Intech Additive Solutions annonce de multiples ventes

L’équipementier Intech Additive Solutions Pvt Ltd., basé à Bengaluru, est l’un des premiers fournisseurs de services d’impression 3D sur métal en Inde. (Intech) est l’un des premiers prestataires de services d’impression 3D métal en Inde, et développe et fabrique des imprimantes 3D métal à fusion laser sur lit de poudre (LPBF). L’entreprise a annoncé qu’au cours du dernier trimestre de l’année fiscale 2020, elle a enregistré de nombreuses commandes pour ses imprimantes 3D métalliques iFusion « Made in India », qui sont intégrées à son logiciel de traitement de la construction AMBuilder et à son logiciel d’optimisation des paramètres AMOptoMet, également développés en interne, pour constituer une solution d’AM métallique de bout en bout. Intech a vendu un total de six imprimantes 3D métal – ses iFusion SF1 et iFusion LF1 – avec le logiciel inclus à cinq organisations distinctes, qui travaillent avec des applications telles que les pièces MIM pour les industries aérospatiale et médicale, et l’énergie et les infrastructures énergétiques. Au total, l’entreprise a réalisé 2 millions de dollars de ventes d’imprimantes 3D.

 » Les résultats positifs du Q4′ 20-21 nous ont incités à accélérer nos plans d’investissement dans le matériel, les logiciels et le conseil « , a déclaré Pradeep Nair, vice-président -Ventes de matériel, Intech.  » Notre pipeline de ventes est très prometteur. Le marché nous incite à adopter une position positive malgré la situation imminente de COVID, ce qui nous donne également une immense confiance pour investir davantage. Nous sommes confiants et déterminés à faire d’Intech un équipementier mondial. Notre tâche principale est de créer un écosystème innovant pour produire des produits et services de Metal AM et les intégrer dans la fabrication courante. »
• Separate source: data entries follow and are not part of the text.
Source: an optimization exercise on an open RTL-to-GDS flow (aim: small area and a short achievable clock period). Production flows keep margins and buffers that such runs may drop. Power and IR drop assume default switching activity.

==> run a <==
==> flow/design.v <==
`default_nettype none
package synth_pkg;
    localparam int REG_W = 8;
    function automatic logic [8:0] add8(input logic [7:0] a, input logic [7:0] b,
                                        input logic ci);
        logic [8:0] s;
        logic       c;
        c = ci;
        for (int i = 0; i < 8; i++) begin
            s[i] = a[i] ^ b[i] ^ c;
            c    = (a[i] & b[i]) | (c & (a[i] ^ b[i]));
        end
        s[8] = c;
        add8 = s;
    endfunction
    function automatic logic [8:0] inc8(input logic [7:0] a, input logic ci);
        logic [8:0] s;
        logic       c;
        c = ci;
        for (int i = 0; i < 8; i++) begin
            s[i] = a[i] ^ c;
            c    = a[i] & c;
        end
        s[8] = c;
        inc8 = s;
    endfunction
endpackage
`default_nettype wire
`timescale 1ns/1ps
`default_nettype none
module spi_voice_regs #(
    parameter int NUM_VOICES = 4
) (
    input  wire logic                         clk,
    input  wire logic                         rst_n,
    input  wire logic                         spi_clk,
    input  wire logic                         spi_cs_n,
    input  wire logic                         spi_mosi,
    input  wire logic                         freq_busy,
    output logic [NUM_VOICES-1:0][15:0]       freq,
    output logic [NUM_VOICES-1:0][15:0]       freq_n,
    output logic [NUM_VOICES-1:0][7:0]        pw,
    output logic [NUM_VOICES-1:0][7:0]        pw_n,
    output logic [NUM_VOICES-1:0][7:0]        attack,
    output logic [NUM_VOICES-1:0][7:0]        sustain,
    output logic [NUM_VOICES-1:0][3:0]        wave,      
    output logic [NUM_VOICES-1:0][3:0]        wave_n
);
    logic sclk_s1, sclk_s2, cs_n_s1, mosi_s1;
    always_ff @(posedge clk or negedge rst_n) begin
        if (!rst_n) begin
            sclk_s1 <= 1'b0;
            sclk_s2 <= 1'b0;
            cs_n_s1 <= 1'b1;
            mosi_s1 <= 1'b0;
        end else begin
            sclk_s1 <= spi_clk;
            sclk_s2 <= sclk_s1;
            cs_n_s1 <= spi_cs_n;
            mosi_s1 <= spi_mosi;
        end
    end
    logic       sclk_rise;
    logic [3:0] bit_cnt;
    logic [4:0] hdr;        
    logic [6:0] dat;        
    logic       dat0;       
    logic       frame_done;
    assign sclk_rise  = sclk_s1 & ~sclk_s2;
    assign frame_done = ~cs_n_s1 & sclk_rise & (bit_cnt == 4'd15);
    always_ff @(posedge clk or negedge rst_n) begin
        if (!rst_n) begin
            bit_cnt <= '0;
        end else if (cs_n_s1) begin
            bit_cnt <= '0;
        end else if (sclk_rise) begin
            bit_cnt <= bit_cnt + 4'd1;
        end
    end
    always_ff @(posedge clk) begin
        if (sclk_rise && bit_cnt < 4'd5) hdr <= {hdr[3:0], mosi_s1};
        if (sclk_rise && bit_cnt[3] && bit_cnt != 4'd15) dat <= {dat[5:0], mosi_s1};
        if (sclk_rise && bit_cnt == 4'd15) dat0 <= mosi_s1;
    end
    logic       is_f;       
    logic       pend_f;     
    logic       wr_now, wr_f;
    logic [7:0] wr_data;
    assign is_f = (hdr[4:3] == 2'b00);
    always_ff @(posedge clk or negedge rst_n) begin
        if (!rst_n) pend_f <= 1'b0;
        else        pend_f <= (pend_f | (frame_done & is_f)) & freq_busy;
    end
    assign wr_now  = frame_done;
    assign wr_f    = (frame_done | pend_f) & ~freq_busy;
    assign wr_data = {dat, pend_f ? dat0 : mosi_s1};
    always_comb begin
        freq_n = freq;
        pw_n   = pw;
        wave_n = wave;
        for (int v = 0; v < NUM_VOICES; v++) begin
            if (hdr[1:0] == 2'(v)) begin
                case (hdr[4:2])
                    3'd0: if (wr_f)   freq_n[v][7:0]  = wr_data;
                    3'd1: if (wr_f)   freq_n[v][15:8] = wr_data;
                    3'd2: if (wr_now) pw_n[v]         = wr_data;
                    3'd6: if (wr_now) wave_n[v] = {wr_data[6], wr_data[5], wr_data[4], wr_data[0]};
                    default: ;
                endcase
            end
        end
    end
    always_ff @(posedge clk or negedge rst_n) begin
        if (!rst_n) begin
            freq    <= '0;
            pw      <= '0;
            attack  <= '0;
            sustain <= '0;
            wave    <= '0;
        end else begin
            freq <= freq_n;
            pw   <= pw_n;
            wave <= wave_n;
            if (wr_now) begin
                for (int v = 0; v < NUM_VOICES; v++) begin
                    if (hdr[1:0] == 2'(v)) begin
                        if (hdr[4:2] == 3'd4) attack[v]  <= wr_data;
                        if (hdr[4:2] == 3'd5) sustain[v] <= wr_data;
                    end
                end
            end
        end
    end
endmodule
`default_nettype wire
`timescale 1ns/1ps
`default_nettype none
module sid_voice (
    input  wire logic        clk,
    input  wire logic        rst_n,
    input  wire logic        is254,
    input  wire logic        step_en,
    input  wire logic        at_tick,
    input  wire logic        pass2,
    input  wire logic [15:0] freq,
    input  wire logic [15:0] freq_n,
    input  wire logic [7:0]  pw_n,
    input  wire logic [7:0]  attack,
    input  wire logic [7:0]  sustain,
    input  wire logic [3:0]  wave,
    input  wire logic [3:0]  wave_n,
    output logic      [7:0]  m
);
    localparam logic [2:0] S_IDLE = 3'd0, S_ATK = 3'd1, S_DEC = 3'd2,
                           S_SUS = 3'd3, S_REL = 3'd4;
    logic [15:0] acc;    
    logic [7:0]  p;      
    logic        ca;     
    logic        cb;     
    logic        c16;    
    logic [16:0] acc_sum_n;
    logic [8:0]  sa, sb, sc;
    logic [8:0]  p_inc;
    logic [7:0]  p_step;
    assign acc_sum_n = {1'b0, acc} + {1'b0, freq_n};
    assign sa        = synth_pkg::add8({2'b0, acc[5:0]},   {2'b0, freq[5:0]   & {6{step_en}}}, 1'b0);
    assign sb        = synth_pkg::add8({3'b0, acc[10:6]},  {3'b0, freq[10:6]  & {5{at_tick}}}, ca);
    assign sc        = synth_pkg::add8({3'b0, acc[15:11]}, {3'b0, freq[15:11] & {5{pass2}}},   cb);
    assign p_inc     = synth_pkg::inc8(p, 1'b1);
    assign p_step    = c16 ? p_inc[7:0] : p;
    always_ff @(posedge clk or negedge rst_n) begin
        if (!rst_n) begin
            acc <= '0;
            p   <= '0;
            ca  <= 1'b0;
            cb  <= 1'b0;
            c16 <= 1'b0;
        end else begin
            c16         <= acc_sum_n[16] & is254;
            ca          <= sa[6] & step_en;
            cb          <= sb[5] & at_tick;
            acc[5:0]    <= sa[5:0];
            acc[10:6]   <= sb[4:0];
            acc[15:11]  <= sc[4:0];
            p           <= p_step;
        end
    end
    logic [7:0] env;
    logic [2:0] st;
    logic       gate;
    logic [2:0] gst, nst;
    logic [7:0] nenv, opb, sus_lvl;
    logic [3:0] nib;
    logic [8:0] esum, dec_floor;
    logic       is_atk, is_dec, is_rel, dec_le;
    assign gate    = wave_n[0];
    assign sus_lvl = {sustain[3:0], sustain[3:0]};
    always_comb begin
        gst = st;
        if (gate && (st == S_IDLE || st == S_REL)) gst = S_ATK;
        else if (!gate && (st == S_ATK || st == S_DEC || st == S_SUS)) gst = S_REL;
    end
    always_ff @(posedge clk) begin
        is_atk <= is254 & (gst == S_ATK);
        is_dec <= is254 & (gst == S_DEC);
        is_rel <= is254 & (gst == S_REL);
    end
    assign nib  = is_dec ? attack[7:4] : sustain[7:4];
    assign opb  = is_atk ? {4'b0000, attack[3:0]} : {4'b1111, ~nib};
    assign esum = {1'b0, env} + {1'b0, opb} + 9'(is_atk);
    assign dec_floor = {1'b0, sus_lvl} + 9'(attack[7:4]) + 9'd1;
    assign dec_le    = {1'b0, env} <= dec_floor;
    always_comb begin
        nst  = st;
        nenv = env;
        if (is_atk) begin
            if (esum[8] || esum[7:0] == 8'hFF) begin
                nenv = 8'hFF;
                nst  = S_DEC;
            end else begin
                nenv = esum[7:0];
                nst  = S_ATK;
            end
        end else if (is_dec) begin
            if (dec_le) begin
                nenv = sus_lvl;
                nst  = S_SUS;
            end else begin
                nenv = esum[7:0];
                nst  = S_DEC;
            end
        end else if (is_rel) begin
            if (!esum[8] || esum[7:0] == 8'h00) begin
                nenv = 8'h00;
                nst  = S_IDLE;
            end else begin
                nenv = esum[7:0];
                nst  = S_REL;
            end
        end
    end
    always_ff @(posedge clk or negedge rst_n) begin
        if (!rst_n) begin
            env <= '0;
            st  <= S_IDLE;
        end else begin
            env <= nenv;
            st  <= nst;
        end
    end
    logic [7:0] tri_v, w_n;
    logic       lt0, lt1, pul_ok, any_sel;
    logic [3:0] w_lo, w_hi;    
    assign tri_v   = {p_step[6:0], 1'b0} ^ {8{p_step[7]}};
    assign lt0     = p < pw_n;
    assign lt1     = p_inc[7:0] < pw_n;
    assign pul_ok  = c16 ? lt1 : lt0;
    assign any_sel = wave_n[1] | wave_n[2] | wave_n[3];
    assign w_n = (wave_n[2] ? p_step : 8'hFF) & (wave_n[1] ? tri_v : 8'hFF) &
                 {8{any_sel & (~wave_n[3] | pul_ok)}};
    logic [11:0] o0, o1, o2, o3, o4, s1, c1, s2, c2, s3, c3, part;
    assign o0 = 12'(m);
    assign o1 = 12'(env & {8{w_lo[0]}});
    assign o2 = 12'(env & {8{w_lo[1]}}) << 1;
    assign o3 = 12'(env & {8{w_lo[2]}}) << 2;
    assign o4 = 12'(env & {8{w_lo[3]}}) << 3;
    assign s1 = o0 ^ o1 ^ o2;
    assign c1 = ((o0 & o1) | (o0 & o2) | (o1 & o2)) << 1;
    assign s2 = s1 ^ c1 ^ o3;
    assign c2 = ((s1 & c1) | (s1 & o3) | (c1 & o3)) << 1;
    assign s3 = s2 ^ c2 ^ o4;
    assign c3 = ((s2 & c2) | (s2 & o4) | (c2 & o4)) << 1;
    assign part = s3 + c3;
    always_ff @(posedge clk) begin
        w_hi <= w_n[7:4];
        w_lo <= at_tick ? w_hi : w_n[3:0];
        m    <= part[11:4] & {8{~step_en}};
    end
endmodule
`default_nettype wire
`timescale 1ns/1ps
`default_nettype none
module voice_mixer #(
    parameter int NUM_VOICES = 4,
    parameter int MIX_W      = 10
) (
    input  wire logic                             clk,
    input  wire logic                             rst_n,
    input  wire logic [NUM_VOICES-1:0][7:0]       level,
    output logic                                  is254,
    output logic                                  step_en,
    output logic                                  at_tick,
    output logic                                  pass2,
    output logic                                  freq_busy,
    output logic      [MIX_W-1:0]                 sample,
    output logic                                  sample_valid
);
    logic [7:0] div_cnt;
    logic       seen;       
    logic       out_en;
    assign freq_busy = step_en | at_tick;
    always_ff @(posedge clk or negedge rst_n) begin
        if (!rst_n) begin
            div_cnt <= '0;
            seen    <= 1'b0;
            is254   <= 1'b0;
            step_en <= 1'b0;
            at_tick <= 1'b0;
            pass2   <= 1'b0;
            out_en  <= 1'b0;
        end else begin
            div_cnt <= div_cnt + 8'd1;
            if (step_en) seen <= 1'b1;
            is254   <= (div_cnt == 8'd253);
            step_en <= is254;
            at_tick <= step_en;
            pass2   <= at_tick;
            out_en  <= pass2 & seen;
        end
    end
    logic [MIX_W-1:0] level_sum;
    always_comb begin
        level_sum = '0;
        for (int i = 0; i < NUM_VOICES; i++) level_sum = level_sum + MIX_W'(level[i]);
    end
    always_ff @(posedge clk or negedge rst_n) begin
        if (!rst_n) begin
            sample       <= '0;
            sample_valid <= 1'b0;
        end else begin
            sample_valid <= out_en;
            if (out_en) sample <= level_sum;
        end
    end
endmodule
`default_nettype wire
`timescale 1ns/1ps
`default_nettype none
module sid_synth_top #(
    parameter  int NUM_VOICES = 4,
    parameter  int SAMPLE_DIV = 256,
    localparam int MIX_W      = synth_pkg::REG_W + 2
) (
    input  wire logic             clk,
    input  wire logic             rst_n,
    input  wire logic             spi_clk,
    input  wire logic             spi_cs_n,
    input  wire logic             spi_mosi,
    output logic      [MIX_W-1:0] sample,
    output logic                  sample_valid
);
    logic [NUM_VOICES-1:0][15:0] freq, freq_n;
    logic [NUM_VOICES-1:0][7:0]  pw, pw_n, attack, sustain, level;
    logic [NUM_VOICES-1:0][3:0]  wave, wave_n;
    logic                        is254, step_en, at_tick, pass2, freq_busy;
    spi_voice_regs #(
        .NUM_VOICES (NUM_VOICES)
    ) u_regs (
        .clk      (clk),
        .rst_n    (rst_n),
        .spi_clk  (spi_clk),
        .spi_cs_n (spi_cs_n),
        .spi_mosi (spi_mosi),
        .freq_busy(freq_busy),
        .freq     (freq),
        .freq_n   (freq_n),
        .pw       (pw),
        .pw_n     (pw_n),
        .attack   (attack),
        .sustain  (sustain),
        .wave     (wave),
        .wave_n   (wave_n)
    );
    for (genvar v = 0; v < NUM_VOICES; v++) begin : g_voice
        sid_voice u_voice (
            .clk     (clk),
            .rst_n   (rst_n),
            .is254   (is254),
            .step_en (step_en),
            .at_tick (at_tick),
            .pass2   (pass2),
            .freq    (freq[v]),
            .freq_n  (freq_n[v]),
            .pw_n    (pw_n[v]),
            .attack  (attack[v]),
            .sustain (sustain[v]),
            .wave    (wave[v]),
            .wave_n  (wave_n[v]),
            .m       (level[v])
        );
    end
    voice_mixer #(
        .NUM_VOICES (NUM_VOICES),
        .MIX_W      (MIX_W)
    ) u_mixer (
        .clk          (clk),
        .rst_n        (rst_n),
        .level        (level),
        .is254        (is254),
        .step_en      (step_en),
        .at_tick      (at_tick),
        .pass2        (pass2),
        .freq_busy    (freq_busy),
        .sample       (sample),
        .sample_valid (sample_valid)
    );
endmodule
`default_nettype wire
OctoPrint s’associe à 3DPrinterOS

Avec le grand nombre d’imprimantes 3D à extrusion disponibles aujourd’hui, on pourrait penser que des flux de travail simples ont été établis, mais malheureusement, il est difficile, et coûteux, d’intégrer un logiciel de construction à des imprimantes 3D. Il y a plusieurs années, la solution open-source OctoPrint est apparue sur la scène, inventée par l’ingénieur logiciel allemand Gina Häußge, et est maintenant largement utilisée dans le monde entier comme interface web pour les imprimantes 3D. Afin d’intégrer pleinement OctoPrint, de nombreuses entreprises doivent investir dans des équipes de programmation sur site, mais maintenant qu’OctoPrint s’est associé au fournisseur de solutions logicielles de fabrication avancée 3D Control Systems, la société mère de 3DPrinterOS, en tant que sponsor d’entreprise, l’intégration pourrait devenir plus facile. Le nouveau kit de développement logiciel (SDK) 3DPrinterOS est maintenant disponible en téléchargement gratuit, ou vous pouvez payer pour la version premium pour accéder aux fonctionnalités avancées.

John Dogru, président, fondateur et architecte en chef de 3DPrinterOS, a déclaré : « Nous sommes ravis d’aider la communauté à commercialiser des imprimantes 3D en facilitant l’intégration de logiciels open source comme OctoPrint et en aidant les clients à programmer tous ces différents logiciels pour qu’ils fonctionnent exactement comme ils le souhaitent, en un seul endroit. »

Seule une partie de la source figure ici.